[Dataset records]
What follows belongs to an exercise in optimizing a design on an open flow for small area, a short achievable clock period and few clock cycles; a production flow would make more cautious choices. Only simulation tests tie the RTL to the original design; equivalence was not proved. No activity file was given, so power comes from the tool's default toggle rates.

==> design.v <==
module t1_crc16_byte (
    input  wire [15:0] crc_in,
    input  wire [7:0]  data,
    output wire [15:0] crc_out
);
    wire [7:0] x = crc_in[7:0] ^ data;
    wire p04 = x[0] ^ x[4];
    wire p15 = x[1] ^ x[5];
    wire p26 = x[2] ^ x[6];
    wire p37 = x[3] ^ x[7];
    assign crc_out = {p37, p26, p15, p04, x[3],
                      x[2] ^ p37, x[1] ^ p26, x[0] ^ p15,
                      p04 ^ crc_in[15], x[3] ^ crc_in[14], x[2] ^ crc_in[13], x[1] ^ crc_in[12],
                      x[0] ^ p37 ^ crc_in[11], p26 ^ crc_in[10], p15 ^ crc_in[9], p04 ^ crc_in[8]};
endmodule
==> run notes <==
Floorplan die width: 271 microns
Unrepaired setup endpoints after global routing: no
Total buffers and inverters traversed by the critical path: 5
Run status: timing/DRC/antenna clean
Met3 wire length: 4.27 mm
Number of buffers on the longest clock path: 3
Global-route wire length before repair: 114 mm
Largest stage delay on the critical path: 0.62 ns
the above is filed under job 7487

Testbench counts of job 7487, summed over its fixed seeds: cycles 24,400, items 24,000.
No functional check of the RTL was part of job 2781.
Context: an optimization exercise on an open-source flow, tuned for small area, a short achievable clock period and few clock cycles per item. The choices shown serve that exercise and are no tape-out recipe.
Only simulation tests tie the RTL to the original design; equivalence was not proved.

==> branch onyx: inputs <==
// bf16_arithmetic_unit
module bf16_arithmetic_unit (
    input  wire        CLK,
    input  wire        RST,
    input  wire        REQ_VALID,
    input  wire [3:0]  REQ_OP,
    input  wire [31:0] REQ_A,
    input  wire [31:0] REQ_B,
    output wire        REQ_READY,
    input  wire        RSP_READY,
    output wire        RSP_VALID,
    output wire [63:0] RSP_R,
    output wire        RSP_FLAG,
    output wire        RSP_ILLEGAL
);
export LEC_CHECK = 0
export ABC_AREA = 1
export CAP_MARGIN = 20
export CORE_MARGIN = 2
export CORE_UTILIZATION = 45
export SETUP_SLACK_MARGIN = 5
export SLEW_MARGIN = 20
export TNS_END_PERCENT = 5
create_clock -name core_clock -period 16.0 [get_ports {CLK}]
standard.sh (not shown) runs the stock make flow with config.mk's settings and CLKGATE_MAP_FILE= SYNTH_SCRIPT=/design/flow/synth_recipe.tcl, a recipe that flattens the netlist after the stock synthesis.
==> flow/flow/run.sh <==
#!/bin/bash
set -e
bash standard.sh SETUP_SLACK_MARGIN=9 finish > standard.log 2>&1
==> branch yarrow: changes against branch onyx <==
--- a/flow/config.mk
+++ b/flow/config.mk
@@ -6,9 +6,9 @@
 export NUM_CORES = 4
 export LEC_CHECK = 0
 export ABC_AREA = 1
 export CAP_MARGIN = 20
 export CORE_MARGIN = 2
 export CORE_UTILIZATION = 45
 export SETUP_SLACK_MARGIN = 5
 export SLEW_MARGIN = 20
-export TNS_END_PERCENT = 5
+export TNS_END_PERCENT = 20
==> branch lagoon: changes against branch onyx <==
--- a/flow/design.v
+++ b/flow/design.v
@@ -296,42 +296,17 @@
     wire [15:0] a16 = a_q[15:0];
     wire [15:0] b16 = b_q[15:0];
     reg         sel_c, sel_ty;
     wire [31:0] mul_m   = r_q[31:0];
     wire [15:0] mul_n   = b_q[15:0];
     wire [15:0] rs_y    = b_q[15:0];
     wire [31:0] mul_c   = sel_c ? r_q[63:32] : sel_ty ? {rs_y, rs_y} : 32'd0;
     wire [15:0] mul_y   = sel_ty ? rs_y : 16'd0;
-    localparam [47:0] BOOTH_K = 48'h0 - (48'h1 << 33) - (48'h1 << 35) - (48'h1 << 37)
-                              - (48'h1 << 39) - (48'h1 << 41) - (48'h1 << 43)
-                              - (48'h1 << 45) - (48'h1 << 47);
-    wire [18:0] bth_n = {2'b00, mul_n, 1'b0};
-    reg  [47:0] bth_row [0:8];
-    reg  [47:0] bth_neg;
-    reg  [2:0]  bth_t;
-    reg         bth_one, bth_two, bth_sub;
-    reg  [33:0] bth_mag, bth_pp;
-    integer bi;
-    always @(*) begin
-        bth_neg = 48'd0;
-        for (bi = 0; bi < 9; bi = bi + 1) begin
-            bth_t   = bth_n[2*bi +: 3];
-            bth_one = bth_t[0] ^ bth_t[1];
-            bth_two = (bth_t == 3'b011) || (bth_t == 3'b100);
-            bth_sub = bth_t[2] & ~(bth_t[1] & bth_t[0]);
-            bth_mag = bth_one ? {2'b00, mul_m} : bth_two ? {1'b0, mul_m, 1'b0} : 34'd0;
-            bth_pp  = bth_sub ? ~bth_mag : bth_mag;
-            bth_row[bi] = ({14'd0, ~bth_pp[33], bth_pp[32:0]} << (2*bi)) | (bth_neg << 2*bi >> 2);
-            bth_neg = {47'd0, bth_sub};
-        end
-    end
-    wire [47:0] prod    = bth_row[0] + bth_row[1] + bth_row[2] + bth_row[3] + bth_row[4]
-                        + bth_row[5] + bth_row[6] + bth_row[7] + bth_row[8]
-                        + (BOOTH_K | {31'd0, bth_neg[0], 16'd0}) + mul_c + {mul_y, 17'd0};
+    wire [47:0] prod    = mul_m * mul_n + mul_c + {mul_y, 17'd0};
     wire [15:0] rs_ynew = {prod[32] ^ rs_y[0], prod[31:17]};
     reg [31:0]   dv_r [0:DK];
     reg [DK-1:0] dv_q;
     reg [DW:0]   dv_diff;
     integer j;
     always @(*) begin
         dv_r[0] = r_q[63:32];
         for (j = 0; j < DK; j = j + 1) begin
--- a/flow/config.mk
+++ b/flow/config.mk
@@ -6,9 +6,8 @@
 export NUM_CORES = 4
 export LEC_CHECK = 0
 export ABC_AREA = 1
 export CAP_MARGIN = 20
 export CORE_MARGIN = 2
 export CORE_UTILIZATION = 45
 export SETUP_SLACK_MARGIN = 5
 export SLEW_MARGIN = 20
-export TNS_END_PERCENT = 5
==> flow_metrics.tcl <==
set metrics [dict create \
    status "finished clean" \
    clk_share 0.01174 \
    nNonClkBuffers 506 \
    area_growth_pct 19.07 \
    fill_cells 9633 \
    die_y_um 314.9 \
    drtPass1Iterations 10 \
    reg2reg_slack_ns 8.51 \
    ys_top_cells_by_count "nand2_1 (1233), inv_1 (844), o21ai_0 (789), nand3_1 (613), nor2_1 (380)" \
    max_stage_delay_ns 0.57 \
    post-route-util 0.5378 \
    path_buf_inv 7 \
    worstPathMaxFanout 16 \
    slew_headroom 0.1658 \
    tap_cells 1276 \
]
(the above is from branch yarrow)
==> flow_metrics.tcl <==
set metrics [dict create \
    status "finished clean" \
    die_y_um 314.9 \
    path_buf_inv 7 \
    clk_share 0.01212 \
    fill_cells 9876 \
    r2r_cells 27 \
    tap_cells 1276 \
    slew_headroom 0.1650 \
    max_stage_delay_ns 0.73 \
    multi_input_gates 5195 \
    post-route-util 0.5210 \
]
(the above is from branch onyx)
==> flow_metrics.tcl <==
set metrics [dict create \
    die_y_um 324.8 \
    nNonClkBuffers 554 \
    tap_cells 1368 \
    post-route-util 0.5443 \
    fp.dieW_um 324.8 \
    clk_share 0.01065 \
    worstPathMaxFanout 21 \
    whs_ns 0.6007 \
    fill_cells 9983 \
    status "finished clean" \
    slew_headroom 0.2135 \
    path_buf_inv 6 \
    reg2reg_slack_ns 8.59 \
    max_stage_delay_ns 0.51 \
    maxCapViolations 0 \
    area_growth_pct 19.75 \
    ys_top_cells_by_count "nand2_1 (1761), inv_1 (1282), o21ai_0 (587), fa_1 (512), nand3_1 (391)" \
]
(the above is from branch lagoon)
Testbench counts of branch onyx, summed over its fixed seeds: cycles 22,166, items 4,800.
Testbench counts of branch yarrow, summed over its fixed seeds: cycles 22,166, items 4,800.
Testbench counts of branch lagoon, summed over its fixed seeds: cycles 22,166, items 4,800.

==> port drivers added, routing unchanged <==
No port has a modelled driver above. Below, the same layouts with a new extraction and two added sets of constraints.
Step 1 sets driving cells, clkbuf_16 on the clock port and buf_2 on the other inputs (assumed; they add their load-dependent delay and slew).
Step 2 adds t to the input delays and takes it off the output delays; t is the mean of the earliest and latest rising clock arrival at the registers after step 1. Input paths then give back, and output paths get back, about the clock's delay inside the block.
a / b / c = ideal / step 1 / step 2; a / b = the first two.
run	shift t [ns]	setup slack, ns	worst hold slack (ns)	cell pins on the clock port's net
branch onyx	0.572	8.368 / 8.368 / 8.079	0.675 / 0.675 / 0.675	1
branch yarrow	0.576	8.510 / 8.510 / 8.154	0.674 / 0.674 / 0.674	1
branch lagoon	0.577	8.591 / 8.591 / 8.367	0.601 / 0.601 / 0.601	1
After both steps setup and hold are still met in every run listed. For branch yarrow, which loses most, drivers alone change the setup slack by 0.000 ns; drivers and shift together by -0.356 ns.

...

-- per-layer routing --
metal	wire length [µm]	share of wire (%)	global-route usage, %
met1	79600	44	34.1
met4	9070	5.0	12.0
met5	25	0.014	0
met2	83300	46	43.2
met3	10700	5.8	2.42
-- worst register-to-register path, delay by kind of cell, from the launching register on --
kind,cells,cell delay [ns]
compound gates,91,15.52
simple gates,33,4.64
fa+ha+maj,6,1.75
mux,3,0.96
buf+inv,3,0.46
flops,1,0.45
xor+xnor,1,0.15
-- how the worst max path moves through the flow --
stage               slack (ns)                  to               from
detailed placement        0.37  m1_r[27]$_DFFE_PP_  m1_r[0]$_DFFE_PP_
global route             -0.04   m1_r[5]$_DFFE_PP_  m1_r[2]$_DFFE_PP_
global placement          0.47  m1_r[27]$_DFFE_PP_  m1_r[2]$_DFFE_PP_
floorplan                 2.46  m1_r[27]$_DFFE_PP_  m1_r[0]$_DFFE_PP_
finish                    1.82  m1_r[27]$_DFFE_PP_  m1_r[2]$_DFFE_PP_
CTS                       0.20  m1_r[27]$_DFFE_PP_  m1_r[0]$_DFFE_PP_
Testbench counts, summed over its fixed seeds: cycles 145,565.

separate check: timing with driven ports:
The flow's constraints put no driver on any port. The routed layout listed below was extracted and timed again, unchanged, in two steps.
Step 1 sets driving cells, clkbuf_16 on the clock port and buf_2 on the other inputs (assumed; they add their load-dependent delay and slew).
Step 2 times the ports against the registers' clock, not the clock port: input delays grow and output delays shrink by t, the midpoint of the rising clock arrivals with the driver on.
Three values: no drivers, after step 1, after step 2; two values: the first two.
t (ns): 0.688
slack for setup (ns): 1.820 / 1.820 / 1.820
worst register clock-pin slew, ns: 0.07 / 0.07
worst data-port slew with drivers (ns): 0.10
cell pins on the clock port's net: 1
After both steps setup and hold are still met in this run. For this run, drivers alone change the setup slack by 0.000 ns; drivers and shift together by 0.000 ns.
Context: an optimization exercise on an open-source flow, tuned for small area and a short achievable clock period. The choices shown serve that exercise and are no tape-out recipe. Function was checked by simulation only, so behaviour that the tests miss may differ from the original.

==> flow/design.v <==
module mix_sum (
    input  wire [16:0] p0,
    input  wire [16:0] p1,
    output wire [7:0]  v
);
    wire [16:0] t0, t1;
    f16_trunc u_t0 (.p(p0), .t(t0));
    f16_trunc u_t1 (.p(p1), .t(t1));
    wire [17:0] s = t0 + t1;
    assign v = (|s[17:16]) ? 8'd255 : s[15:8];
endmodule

■ **Your assignment**:
Copy every line of the entries in which "critical" can be found.

■ **Solved problem**:
Total buffers and inverters traversed by the critical path: 5
Largest stage delay on the critical path: 0.62 ns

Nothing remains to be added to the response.